[What you are asked to do]
Those lines of the records that contain "SScanAddr" are to be located and copied.

[Task data]
`src/design/ffba_pkg.sv`:
```
`timescale 1ns / 1ps
// ----------------------------------------------------------------------------
// ffba_pkg
// shared constants and types for the first-fit block allocator
// ----------------------------------------------------------------------------
package ffba_pkg;

  localparam int unsigned ArenaWords  = 65536;
  localparam int unsigned PageWords   = 512;
  localparam int unsigned RecentDepth = 5;

  localparam int unsigned AddrW  = $clog2(ArenaWords);   // header index width
  localparam int unsigned SizeW  = AddrW + 1;            // block size in words
  localparam int unsigned PageW  = $clog2(PageWords);
  localparam int unsigned RecW   = (RecentDepth > 1) ? $clog2(RecentDepth) : 1;

  localparam logic [2:0] StOk       = 3'd0;
  localparam logic [2:0] StZero     = 3'd1;
  localparam logic [2:0] StOom      = 3'd2;
  localparam logic [2:0] StNull     = 3'd3;
  localparam logic [2:0] StNotFound = 3'd4;

  // header word: free flag plus total size in words
  typedef struct packed {
    logic             free;
    logic [SizeW-1:0] words;
  } hdr_t;

  typedef enum logic [3:0] {
    CmdNone,
    CmdStart,      // latch request, load cursors
    CmdRecRead,    // read header of recent entry rec_idx
    CmdScanRead,   // read header at cursor
    CmdScanStep,   // cursor += size, or past break on zero size
    CmdGrow,       // write new grown block at break
    CmdSplit,      // split picked block
    CmdGrant,      // mark picked block in use, form result
    CmdFreeMark,   // mark cursor block free, push recent
    CmdFail        // form failure result
  } cmd_e;

  typedef struct packed {
    cmd_e       cmd;
    logic [RecW-1:0] rec_idx;
    logic [2:0] fail_status;
    logic       pick_recent;   // on grant from recent list, drop entry
  } ctl_t;

  typedef struct packed {
    logic is_free_op;
    logic zero_size;
    logic null_addr;
    logic rec_hit;       // header read for recent entry fits
    logic rec_valid;     // recent entry rec_idx valid and below break
    logic cur_end;       // cursor at/past break, also after a zero size header
    logic cur_fit;       // header at cursor is free and fits
    logic cur_match;     // header at cursor matches free address, in use
    logic grow_oom;
    logic need_split;
  } sts_t;

endpackage

```
`src/design/ffba_ctrl.sv`:
```
`timescale 1ns / 1ps
// ----------------------------------------------------------------------------
// ffba_ctrl
// sequencer for allocate and free walks
// ----------------------------------------------------------------------------
module ffba_ctrl (
  input  logic             clk_i,
  input  logic             rst_ni,
  input  logic             in_valid_i,
  output logic             in_stall_o,
  output logic             out_valid_o,
  input  logic             out_stall_i,
  input  ffba_pkg::sts_t   sts_i,
  output ffba_pkg::ctl_t   ctl_o
);

  typedef enum logic [3:0] {
    SIdle, SDecode, SRecAddr, SRecChk, SScanAddr, SScanChk, SGrow, SGrowRd,
    SSplit, SSplitWr, SGrant, SOut
  } state_e;

  state_e                    state_q;
  logic [ffba_pkg::RecW-1:0] idx_q;
  logic                      from_rec_q;

  assign in_stall_o  = (state_q != SIdle) && !(state_q == SOut && !out_stall_i);
  assign out_valid_o = (state_q == SOut);

  logic take;
  assign take = in_valid_i && !in_stall_o;

  always_comb begin
    ctl_o.cmd         = ffba_pkg::CmdNone;
    ctl_o.rec_idx     = idx_q;
    ctl_o.fail_status = ffba_pkg::StOk;
    ctl_o.pick_recent = from_rec_q;
    case (state_q)
      SIdle, SOut: if (take) ctl_o.cmd = ffba_pkg::CmdStart;
      SDecode: begin
        if (sts_i.is_free_op && sts_i.null_addr) begin
          ctl_o.cmd = ffba_pkg::CmdFail; ctl_o.fail_status = ffba_pkg::StNull;
        end else if (!sts_i.is_free_op && sts_i.zero_size) begin
          ctl_o.cmd = ffba_pkg::CmdFail; ctl_o.fail_status = ffba_pkg::StZero;
        end
      end
      SRecAddr: if (sts_i.rec_valid) ctl_o.cmd = ffba_pkg::CmdRecRead;
      SScanAddr: begin
        if (sts_i.cur_end) begin
          if (sts_i.is_free_op) begin
            ctl_o.cmd = ffba_pkg::CmdFail; ctl_o.fail_status = ffba_pkg::StNotFound;
          end
        end else ctl_o.cmd = ffba_pkg::CmdScanRead;
      end
      SScanChk: begin
        if (sts_i.is_free_op) begin
          ctl_o.cmd = sts_i.cur_match ? ffba_pkg::CmdFreeMark : ffba_pkg::CmdScanStep;
        end else if (!sts_i.cur_fit) ctl_o.cmd = ffba_pkg::CmdScanStep;
      end
      SGrow: begin
        if (sts_i.grow_oom) begin
          ctl_o.cmd = ffba_pkg::CmdFail; ctl_o.fail_status = ffba_pkg::StOom;
        end else ctl_o.cmd = ffba_pkg::CmdGrow;
      end
      SSplit:   ctl_o.cmd = sts_i.need_split ? ffba_pkg::CmdSplit : ffba_pkg::CmdNone;
      SGrant:   ctl_o.cmd = ffba_pkg::CmdGrant;
      default: ;
    endcase
  end

  logic last_idx;
  assign last_idx = (idx_q == ffba_pkg::RecW'(ffba_pkg::RecentDepth - 1));

  always_ff @(posedge clk_i or negedge rst_ni) begin
    if (!rst_ni) begin
      state_q    <= SIdle;
      idx_q      <= '0;
      from_rec_q <= 1'b0;
    end else begin
      case (state_q)
        SIdle: if (take) state_q <= SDecode;
        SOut: begin
          if (take) state_q <= SDecode;
          else if (!out_stall_i) state_q <= SIdle;
        end
        SDecode: begin
          idx_q <= '0;
          from_rec_q <= 1'b0;
          if (ctl_o.cmd == ffba_pkg::CmdFail) state_q <= SOut;
          else if (sts_i.is_free_op) state_q <= SScanAddr;
          else state_q <= SRecAddr;
        end
        SRecAddr: begin
          if (sts_i.rec_valid) state_q <= SRecChk;
          else if (last_idx) state_q <= SScanAddr;
          else idx_q <= idx_q + 1'b1;
        end
        SRecChk: begin
          if (sts_i.rec_hit) begin
            from_rec_q <= 1'b1; state_q <= SSplit;
          end else if (last_idx) state_q <= SScanAddr;
          else begin
            idx_q <= idx_q + 1'b1; state_q <= SRecAddr;
          end
        end
        SScanAddr: begin
          if (!sts_i.cur_end) state_q <= SScanChk;
          else if (sts_i.is_free_op) state_q <= SOut;
          else state_q <= SGrow;
        end
        SScanChk: begin
          if (sts_i.is_free_op) state_q <= sts_i.cur_match ? SOut : SScanAddr;
          else state_q <= sts_i.cur_fit ? SSplit : SScanAddr;
        end
        SGrow:    state_q <= sts_i.grow_oom ? SOut : SGrowRd;
        SGrowRd:  state_q <= SSplitWr;   // header read back of grown block
        SSplitWr: state_q <= SSplit;
        SSplit:   state_q <= SGrant;
        SGrant:   state_q <= SOut;
        default:  state_q <= SIdle;
      endcase
    end
  end

  // the datapath reads the picked header whenever no walk read is issued;
  // SGrowRd reads back the grown header and SSplitWr holds it for SSplit
  ffba_ctrl_unused_guard : assert property (@(posedge clk_i) disable iff (!rst_ni)
    out_valid_o && out_stall_i |=> out_valid_o) else $error("result dropped");
  a_no_take_busy : assert property (@(posedge clk_i) disable iff (!rst_ni)
    (state_q == SScanChk) |-> in_stall_o) else $error("accept while busy");
  a_idx_range : assert property (@(posedge clk_i) disable iff (!rst_ni)
    idx_q <= ffba_pkg::RecW'(ffba_pkg::RecentDepth - 1)) else $error("recent index");

endmodule

```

[Solution to the problem]
    SIdle, SDecode, SRecAddr, SRecChk, SScanAddr, SScanChk, SGrow, SGrowRd,
      SScanAddr: begin
          else if (sts_i.is_free_op) state_q <= SScanAddr;
          else if (last_idx) state_q <= SScanAddr;
          end else if (last_idx) state_q <= SScanAddr;
        SScanAddr: begin
          if (sts_i.is_free_op) state_q <= sts_i.cur_match ? SOut : SScanAddr;
          else state_q <= sts_i.cur_fit ? SSplit : SScanAddr;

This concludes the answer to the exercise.